TASK GOAL: Copy each line of the records that holds the string "rptr".

RECORDS FOR THE TASK:
### config.mk
export PLATFORM = sky130hd
export DESIGN_NAME = render_cmd_queue
export DESIGN_NICKNAME = d
export VERILOG_FILES = /design/src/rtl/render_pkg.sv /design/src/rtl/cmd_fifo.sv /design/src/rtl/render_cmd_queue.sv
export SDC_FILE = /design/constraint.sdc
export NUM_CORES = 1
export LEC_CHECK = 0
export ABC_CLOCK_PERIOD_IN_PS = 5300
export BUFFER_PORTS_ARGS = -buffer_cell sky130_fd_sc_hd__buf_2
export CAP_MARGIN = 20
export CORE_ASPECT_RATIO = 1.2
export CORE_MARGIN = 1
export CORE_UTILIZATION = 40
export CTS_CLUSTER_SIZE = 12
export DETAILED_ROUTE_END_ITERATION = 7
export HOLD_SLACK_MARGIN = 0.03
export MAX_ROUTING_LAYER = met4
export PLACE_DENSITY_LB_ADDON = 0.08
export RECOVER_POWER = 100
export SETUP_SLACK_MARGIN = 0.2
export SYNTH_ARGS = -nofsm -noshare
export SYNTH_HDL_FRONTEND = slang
export SYNTH_HIERARCHICAL = 1
export SYNTH_SLANG_ARGS = --single-unit
### constraint.sdc
create_clock -name clk -period 5.3 [get_ports clk]
set_clock_uncertainty 0.1 [all_clocks]
set_input_delay 1.06 -clock clk [delete_from_list [all_inputs] [get_ports clk]]
set_output_delay 1.06 -clock clk [all_outputs]
set_load 0.005 [all_outputs]
### src/rtl/render_pkg.sv
// Shared types for the render command queue.
// Renderer register map, command layout and replay FSM states.
package render_pkg;

    localparam logic [3:0] RENDER_ADDR_MODE   = 4'd0;
    localparam logic [3:0] RENDER_ADDR_COORD  = 4'd1;
    localparam logic [3:0] RENDER_ADDR_TEX    = 4'd2;
    localparam logic [3:0] RENDER_ADDR_PARITY = 4'd3;
    localparam logic [3:0] RENDER_ADDR_GO     = 4'd4;

    typedef struct packed {
        logic [6:0] tex;
        logic [8:0] x;
        logic [8:0] y;
    } cmd_t;

    localparam int CMD_W = $bits(cmd_t);

    typedef enum logic [2:0] {
        IDLE,
        MODE,
        COORD,
        TEX,
        GO
    } state_t;

endpackage

### src/rtl/cmd_fifo.sv
// Synchronous show-ahead FIFO holding queued draw commands.
// Clear wins over push and pop in the same cycle.
module cmd_fifo #(
    parameter int DEPTH = 16,
    parameter int CW    = 25,
    localparam int AW   = $clog2(DEPTH),
    localparam int CNTW = AW + 1
) (
    input  logic            clk,
    input  logic            rst_n,
    input  logic            push,
    input  logic            pop,
    input  logic            clear,
    input  logic [CW-1:0]   wdata,
    output logic [CW-1:0]   rdata,
    output logic            full,
    output logic            empty,
    output logic [CNTW-1:0] count
);

    logic [CW-1:0] mem [DEPTH];
    logic [AW-1:0] wptr;
    logic [AW-1:0] rptr;
    logic          do_push;
    logic          do_pop;

    assign full    = (count == CNTW'(DEPTH));
    assign empty   = (count == '0);
    assign rdata   = mem[rptr];
    assign do_push = push & ~full & ~clear;
    assign do_pop  = pop & ~empty & ~clear;

    always_ff @(posedge clk) begin
        if (do_push)
            mem[wptr] <= wdata;
    end

    always_ff @(posedge clk or negedge rst_n) begin
        if (!rst_n) begin
            wptr  <= '0;
            rptr  <= '0;
            count <= '0;
        end else if (clear) begin
            wptr  <= '0;
            rptr  <= '0;
            count <= '0;
        end else begin
            if (do_push)
                wptr <= wptr + 1'b1;
            if (do_pop)
                rptr <= rptr + 1'b1;
            case ({do_push, do_pop})
                2'b10:   count <= count + 1'b1;
                2'b01:   count <= count - 1'b1;
                default: count <= count;
            endcase
        end
    end

endmodule

### src/rtl/render_cmd_queue.sv
// CPU-facing command queue that replays each draw command to the
// renderer as coords, tex_code and go writes.
module render_cmd_queue
    import render_pkg::*;
#(
    parameter int DEPTH = 16,
    parameter int CW    = 25,
    localparam int CNTW = $clog2(DEPTH) + 1
) (
    input  logic        clk,
    input  logic        rst_n,
    input  logic [1:0]  s_address,
    input  logic        s_write,
    input  logic [31:0] s_writedata,
    input  logic        s_read,
    output logic [31:0] s_readdata,
    output logic        s_waitrequest,
    output logic [3:0]  r_address,
    output logic        r_write,
    output logic [31:0] r_writedata,
    input  logic        r_waitrequest
);

    state_t          state;
    state_t          state_n;
    cmd_t            cmd_q;
    cmd_t            cmd_n;
    logic [CW-1:0]   head;
    logic            full;
    logic            empty;
    logic [CNTW-1:0] count;
    logic            push;
    logic            pop;
    logic            ctrl_wr;
    logic            clear;
    logic            can_pop;
    logic            issue;
    logic            mode_q;
    logic            mode_pending;
    logic [31:0]     issued;
    logic            r_write_n;
    logic [3:0]      r_addr_n;
    logic [31:0]     r_data_n;
    logic            unused_wd;

    assign unused_wd     = &{1'b0, s_writedata[31:25]};
    assign push          = s_write & (s_address == 2'd0);
    assign ctrl_wr       = s_write & (s_address == 2'd1);
    assign clear         = ctrl_wr & s_writedata[1];
    assign s_waitrequest = push & full;
    assign can_pop       = ~empty & ~clear;

    cmd_fifo #(
        .DEPTH (DEPTH),
        .CW    (CW)
    ) u_fifo (
        .clk   (clk),
        .rst_n (rst_n),
        .push  (push),
        .pop   (pop),
        .clear (clear),
        .wdata (s_writedata[CW-1:0]),
        .rdata (head),
        .full  (full),
        .empty (empty),
        .count (count)
    );

    always_ff @(posedge clk or negedge rst_n) begin
        if (!rst_n)
            state <= IDLE;
        else
            state <= state_n;
    end

    always_comb begin
        state_n = state;
        pop     = 1'b0;
        issue   = 1'b0;
        case (state)
            IDLE: begin
                if (mode_pending) begin
                    state_n = MODE;
                end else if (can_pop) begin
                    pop     = 1'b1;
                    state_n = COORD;
                end
            end
            MODE:  if (!r_waitrequest) state_n = IDLE;
            COORD: if (!r_waitrequest) state_n = TEX;
            TEX:   if (!r_waitrequest) state_n = GO;
            GO: begin
                if (!r_waitrequest) begin
                    issue = 1'b1;
                    if (mode_pending) begin
                        state_n = MODE;
                    end else if (can_pop) begin
                        pop     = 1'b1;
                        state_n = COORD;
                    end else begin
                        state_n = IDLE;
                    end
                end
            end
            default: state_n = IDLE;
        endcase
        cmd_n = pop ? cmd_t'(head) : cmd_q;
    end

    // Outputs are registered from the next state; MODE data is frozen
    // once presented so a late ctrl write cannot disturb a stalled write.
    always_comb begin
        r_write_n = 1'b0;
        r_addr_n  = '0;
        r_data_n  = '0;
        case (state_n)
            MODE: begin
                r_write_n = 1'b1;
                r_addr_n  = RENDER_ADDR_MODE;
                r_data_n  = (state == MODE) ? r_writedata
                                            : {31'b0, mode_q};
            end
            COORD: begin
                r_write_n = 1'b1;
                r_addr_n  = RENDER_ADDR_COORD;
                r_data_n  = {14'b0, cmd_n.x, cmd_n.y};
            end
            TEX: begin
                r_write_n = 1'b1;
                r_addr_n  = RENDER_ADDR_TEX;
                r_data_n  = {25'b0, cmd_n.tex};
            end
            GO: begin
                r_write_n = 1'b1;
                r_addr_n  = RENDER_ADDR_GO;
            end
            default: ;
        endcase
    end

    // The pending flag drops when MODE is entered; a ctrl write that
    // lands during MODE re-arms it so the newest mode is replayed.
    always_ff @(posedge clk or negedge rst_n) begin
        if (!rst_n) begin
            cmd_q        <= '0;
            mode_q       <= 1'b0;
            mode_pending <= 1'b0;
            issued       <= '0;
            r_write      <= 1'b0;
            r_address    <= '0;
            r_writedata  <= '0;
        end else begin
            cmd_q       <= cmd_n;
            r_write     <= r_write_n;
            r_address   <= r_addr_n;
            r_writedata <= r_data_n;
            if (issue)
                issued <= issued + 1'b1;
            if (ctrl_wr) begin
                mode_q       <= s_writedata[0];
                mode_pending <= 1'b1;
            end else if (state_n == MODE && state != MODE) begin
                mode_pending <= 1'b0;
            end
        end
    end

    always_comb begin
        s_readdata = '0;
        if (s_read) begin
            case (s_address)
                2'd2: s_readdata = {16'b0, 8'(count), 5'b0,
                                    (state != IDLE), full, empty};
                2'd3: s_readdata = issued;
                default: s_readdata = '0;
            endcase
        end
    end

endmodule

==> results of run 1 <==
## metrics by stage
step           setup WS (ns)  power (uW)
2_1_floorplan           1.22        6930
3_3_place_gp            1.12        7810
3_5_place_dp            1.08        7840
4_1_cts                 1.64       11500
5_1_grt                0.700       11800
6_report               0.874       11200
## routing by layer
layer / vias to the layer above / track usage
met3: 70 / 0.0213
met4: 0 / 0.0607
met2: 207 / 0.330
li1: 4987 / -
met5: - / -
met1: 5699 / 0.249
## flip-flops by register name, indices dropped and copies added (netlist names)
signal	count
mode_q	1
u_fifo/mem	400
state	3
r_writedata	18
u_fifo/count	5
issued	32
r_address	3
u_fifo/rptr	4
cmd_q	25
r_write	1
u_fifo/wptr	4
mode_pending	1
## worst max-delay path, cell delays in order (launching register included)
cell,delay [ns]
dfrtp_1,0.64
clkbuf_1,1.30
and2_0,0.61
buf_4,0.49
a221oi_1,0.16
a22oi_1,0.22
nand2_1,0.16
nand4_1,0.17
a211oi_1,0.12
a221o_1,0.31
## power groups by stage
| stage | sequential [uW] | combinational, uW | clock [uW] |
|---|---|---|---|
| global route | 4870 | 3060 | 3840 |
| global placement | 4920 | 2890 | 0 |
| detailed placement | 4930 | 2910 | 0 |
| CTS | 4850 | 2920 | 3720 |
| floorplan | 4710 | 2230 | 0 |
| finish | 4830 | 2790 | 3600 |
## worst paths after layout
| path | from | slack (ns) | end |
|---|---|---|---|
| min in group asynchronous | rst_n | 0.47 | issued[10] |
| min reg2reg | issued[31] | 0.35 | issued[31] |
| max reg2reg | u_fifo/rptr[2] | 0.87 | r_writedata[5] |
| max in group asynchronous | rst_n | 2.08 | u_fifo/rptr[1] |
| max | u_fifo/rptr[2] | 0.87 | r_writedata[5] |
| min | issued[31] | 0.35 | issued[31] |
## logic make-up (layout without fill, tap and decap cells)
kind of cell             count (synthesis)  after routing  synth area share
multiplexers                           184            184             0.125
flip-flops                             497            497             0.709
buffers and inverters                   97            226            0.0244
XOR/XNOR                                39             39            0.0168
AND/OR/NAND/NOR                        223            223            0.0577
adder cells (fa/ha/maj)                 10             10           0.00651
other                                    1             15          0.000184
AO/OA/AOI/OAI                          176            176            0.0605
## cells in the final DEF (no fill, tap or decap), drive strengths merged, types with 15 or more instances in the layout
| master | n |
|---|---|
| nand4 | 22 |
| a221oi | 25 |
| mux2 | 50 |
| a21oi | 32 |
| xnor2 | 26 |
| mux2i | 84 |
| and2 | 29 |
| inv | 18 |
| dfrtp | 97 |
| mux4 | 50 |
| conb | 15 |
| a22oi | 25 |
| nand2 | 60 |
| nor2 | 45 |
| nand3 | 18 |
| o21ai | 54 |
| edfxtp | 400 |
| buf | 49 |
| clkbuf | 150 |
## area by class of cell
cell class	instances	share of cell area
Sequential cell	497	0.624
Tap cell	644	0.0348
Timing Repair Buffer	116	0.0280
Clock inverter	12	0.00632
Multi-Input combinational cell	647	0.238
Clock buffer	83	0.0661
Inverter	15	0.00243
==> metrics, run 1 <==
outcome=finished with violations; failing checks=max-capacitance violations, max-slew violations; placement row count=90; final setup fails=0; setup_tns=0 ns; Switching Share=0.298; first-pass GRT wire length=72700 um; total core area=0.0502 mm^2; Slew @ Worst Pin=2.06 ns; Max Cap Viol=2; Relative slew margins=-0.373; CTS tree=built; worst reg2reg path depth=9; largest net degree at the start of global routing=65; met1 wire length=21100 um; initial core utilization=0.405; Vias=11.0k; Avg Cell Area, Syn=16.6 um^2; Top Metal Used=met4; YS warnings=6; EDFF count, synth=400; min Tclk post-route=4.43 ns; detailed placement HPWL=27600 um; clock buffer count from CTS=52; Worst setup SP type=flop; initial antenna violation count=0; placed instance count=1919; vias in the first global route=11.1k; Fill cells=4356; Die Height=249 um; I/O Pins=109; layout cell share with drive strength beyond 1=0.175; internal power=7870 uW; Final Max Tran Viols=57; Worst Hold Depth=1; global route overflow=0; CP max FO=21; Psw=3350 uW; crit share post-route=0.835; post_cts resized=0; Worst-Skew Late Latency=0.60 ns; Cell Area, Placed=0.0217 mm^2; sequential power share=0.430; Multi-input gate area=0.00552 mm^2; CP Capture Type=flop; clock power share=0.321; Root Buffer=clkbuf_16; H-tree Lvls=2; post-synth top area share=0.590; Routed Antenna Nets=0; DR WL met3=1500 um; Reg clk slew, reported paths=0.06 ns; Hold Slack=0.354 ns; RSZ-0062 raised after global routing=no; Cells after Synth=1227; FF/Latch Area=0.0144 mm^2; drt first pass iters=4; Final Wtd Congestion=0.780; fmax=226 MHz; Main synth FF type=edfxtp_1; DR WL met2=24800 um; Core Util, Final=0.461; Hold Path Class=flop to flop; CP Data Required Time=5.67 ns; design area=0.0232 mm^2; synth unique cells=61; Synth Register Bits=497; commonest cells in the netlist=400 x edfxtp_1, 97 x dfrtp_1, 84 x mux2i_1; cell taking the most area after synthesis=edfxtp_1; WL final=48500 um; Port Buffers=86; Post-CTS Setup Inserts=0; synth top area cells=edfxtp_1 59%, dfrtp_1 12%, mux4_2 5.5%; hold buffers post-CTS=0; DRC violation count after routing=0; Pwr Density=485 mW/mm^2; Ant. Diodes=0; via/cell ratio=5.44; synthesized area=0.0204 mm^2; Layout area overhead=13.7%; Final nets=1378; die area=0.0518 mm^2; Horiz. Die Dim=208 um; register area share after synthesis=0.709; critical path arrival=4.80 ns; asr flop ratio synth=0.195; Lkg Pwr=0.00810 uW; clk buf depth=3; maximum vdd drop=0.277 mV; final hold vios=0; fin cells=2014; Total GRT Usage=0.196; most common cell in the synthesized netlist=edfxtp_1; wire per inst=24.1 um; combinational fraction of design power=0.249; Setup Crit Path Kind=flop to flop; clock sink count=497; DR iter-0 viols=755
Note: power is estimated with default switching activity, not from simulation.
==> inputs of run 2 (changes only) <==
- ABC_CLOCK_PERIOD_IN_PS: 5300 -> 4000
- clock period: 5.3 -> 4 ns (I/O delays scaled with it)
==> run 2 against run 1 <==
Effect of this change:
- the run still ends with max-capacitance violations, max-slew violations left
- critical path depth fell by 3
- core utilization rose by 0.19 points
- sequential share of layout area fell by 0.25 points
- critical path type is now input port to flop
- critical endpoint is now u_fifo/mem[4][17]
- largest cell class unchanged
- largest power group unchanged
==> metrics, run 2 (synthesis results as in run 1) <==
outcome=finished with violations; failing checks=max-capacitance violations, max-slew violations; max reg flops=400 (unchanged); Lkg Pwr=0.00818 uW (+1.0%); internal power=10400 uW (+32%); WL final=48400 um (-0.20%); fmax=278 MHz; I/O Pins=109 (unchanged); slowest stage delay, CP=0.87 ns (-0.43 ns); Root Buffer=clkbuf_16; Reg clk slew, reported paths=0.06 ns (about the same); layout cell share with drive strength beyond 1=0.187 (+0.0118); Setup Crit Path Kind=input port to flop; CTS tree=built; Max Cap Viol=1 (-1); Worst-Skew Late Latency=0.59 ns (about the same); Post-CTS Setup Inserts=0 (unchanged); DRC violation count after routing=0 (unchanged); Vias=11.1k (+1.3%); Slew @ Worst Pin=1.51 ns (-0.553 ns); via/cell ratio=5.47 (+0.40%); Worst setup SP type=input port; Horiz. Die Dim=208 um (unchanged); Psw=4450 uW (+33%); clock power share=0.314 (-0.007); CP max FO=18 (-14%); setup_tns=0 ns (unchanged); critical path arrival=3.78 ns (-1.02 ns); Die Height=249 um (unchanged); clock buffer count from CTS=52 (unchanged); R2R Setup Slk=0.46 ns (-0.41 ns); initial antenna violation count=1 (+1); Largest regs=u_fifo/mem (400), issued (32), cmd_q (25); Routed Antenna Nets=0 (unchanged); Worst Hold Depth=1 (unchanged); DR iter-0 viols=854 (+13%); Layout area overhead=14.2%; commonest non-fill, non-tap cell in the layout=edfxtp_1; sequential power share=0.429 (about the same); FF-to-FF End=u_fifo/count[3]; detailed placement HPWL=28900 um (+4.4%); Relative slew margins=-0.00416 (+0.369); global route overflow=0 (unchanged); clk buf depth=3 (unchanged); Switching Share=0.300 (+0.00195); Final nets=1394 (+1.2%); vias in the first global route=11.3k (+1.9%); Hold Slack=0.378 ns (+0.0240 ns); design area=0.0232 mm^2 (+0.41%); CP Data Required Time=4.18 ns (-1.49 ns); met1 Usage GRT=0.251 (+0.00210); CP Capture Type=flop; Pwr Density=637 mW/mm^2 (+32%); GRT busiest layer=met2; placement row count=90 (unchanged); Cell Area, Placed=0.0219 mm^2 (+1.0%); Top reg by flops=u_fifo/mem; Total GRT Usage=0.197 (+0.00101); final setup fails=0 (unchanged); total core area=0.0502 mm^2 (unchanged); clock sink count=497 (unchanged); Final Wtd Congestion=0.761 (-2.4%); drt first pass iters=4 (unchanged); min Tclk post-route=3.60 ns; Hold Path Class=flop to flop; Final Max Tran Viols=58 (+1.8%); die area=0.0518 mm^2 (unchanged); initial core utilization=0.405 (unchanged); Endpoint, Worst Hold=issued[5]; combinational fraction of design power=0.257 (+0.008); H-tree Lvls=2 (unchanged); met3 Use GR=0.0325 (+0.0112); met2 usage=0.324 (-0.00508); maximum vdd drop=0.318 mV (+15%); crit-path cells=clkbuf_1, nor3b_1, a21boi_0, nand2_1, nor2_2, buf_12; worst reg2reg path depth=14 (+5); first-pass GRT wire length=72900 um (+0.30%); Port Buffers=86 (unchanged); Hold Path Origin=issued[5]; most frequent cells in the layout=400 x edfxtp_1, 94 x dfrtp_1, 84 x mux2i_1; placed instance count=1935 (+0.83%); fin cells=2032 (+0.89%); worst r2r src=u_fifo/count[1]; crit share post-route=0.901; largest net degree at the start of global routing=59 (-9.2%); final hold vios=0 (unchanged); RSZ-0062 raised after global routing=no; CP max stage cell=a21boi_0; wire per inst=23.8 um (-1.1%)
## run 2: cell types whose count changed in the layout (fill, tap and decap cells not counted), sizes merged
cell	previous run	this run
buf	49	58
clkinvlp	1	2
diode	0	3
clkbuf	150	156
clkinv	5	8
inv	18	15
bufinv	3	2
## run 2: area by class of cell
class                           instances  area (um^2)
Antenna cell                            3         7.51
Clock buffer                           82         1510
Clock inverter                         12          125
Fill cell                            4387        27000
Inverter                               15         56.3
Multi-Input combinational cell        647         5530
Sequential cell                       497        14400
Tap cell                              644          806
Timing Repair Buffer                  132          777
## run 2: power by group through the flow
stage | sequential, uW | clock (uW) | combinational (uW)
6_report | 6360 | 4650 | 3810
5_1_grt | 6420 | 4970 | 4200
4_1_cts | 6370 | 4780 | 4020
3_5_place_dp | 6470 | 0 | 4000
3_3_place_gp | 6460 | 0 | 3980
2_1_floorplan | 6240 | 0 | 2950
## run 2: worst max path at each step
stage	startpoint	to	slack (ns)	cells past startpoint
floorplan	s_address[0]	u_fifo/mem[3][0]	0.18	6
global placement	s_writedata[1]	u_fifo/count[3]	0.28	12
detailed placement	s_writedata[1]	u_fifo/count[4]	0.27	12
CTS	u_fifo/count[0]	u_fifo/count[4]	0.40	13
global route	s_address[0]	u_fifo/mem[4][17]	0.16	6
finish	s_address[0]	u_fifo/mem[4][17]	0.40	6
## run 2: worst max-delay path, delay by kind of cell
family	cells	cell delay, ns
simple gates	3	1.46
compound gates	1	0.87
buf+inv	2	0.61
## run 2: what timing repair did
item,4_1_cts,5_1_grt
endpoints found under the setup margin,0,1
resized for setup,0,2
hold buffers,0,0
## run 2: per-stage QoR
stage                     worst slack, ns  total power (uW)   util
after detailed placement            0.273             10500  0.436
after global placement              0.282             10400  0.436
after CTS                           0.403             15200  0.468
after global routing                0.163             15600  0.463
final                               0.396             14800  0.463
after floorplan                     0.185              9190      -
## run 2: routing by layer
metal	share of wire	vias to the layer above
met5	0	-
li1	-	5018
met3	0.038	75
met2	0.50	230
met4	0.023	0
met1	0.44	5782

RESPONSE FOR THIS EXERCISE:
    logic [AW-1:0] rptr;
    assign rdata   = mem[rptr];
            rptr  <= '0;
            rptr  <= '0;
                rptr <= rptr + 1'b1;
u_fifo/rptr	4
| max reg2reg | u_fifo/rptr[2] | 0.87 | r_writedata[5] |
| max in group asynchronous | rst_n | 2.08 | u_fifo/rptr[1] |
| max | u_fifo/rptr[2] | 0.87 | r_writedata[5] |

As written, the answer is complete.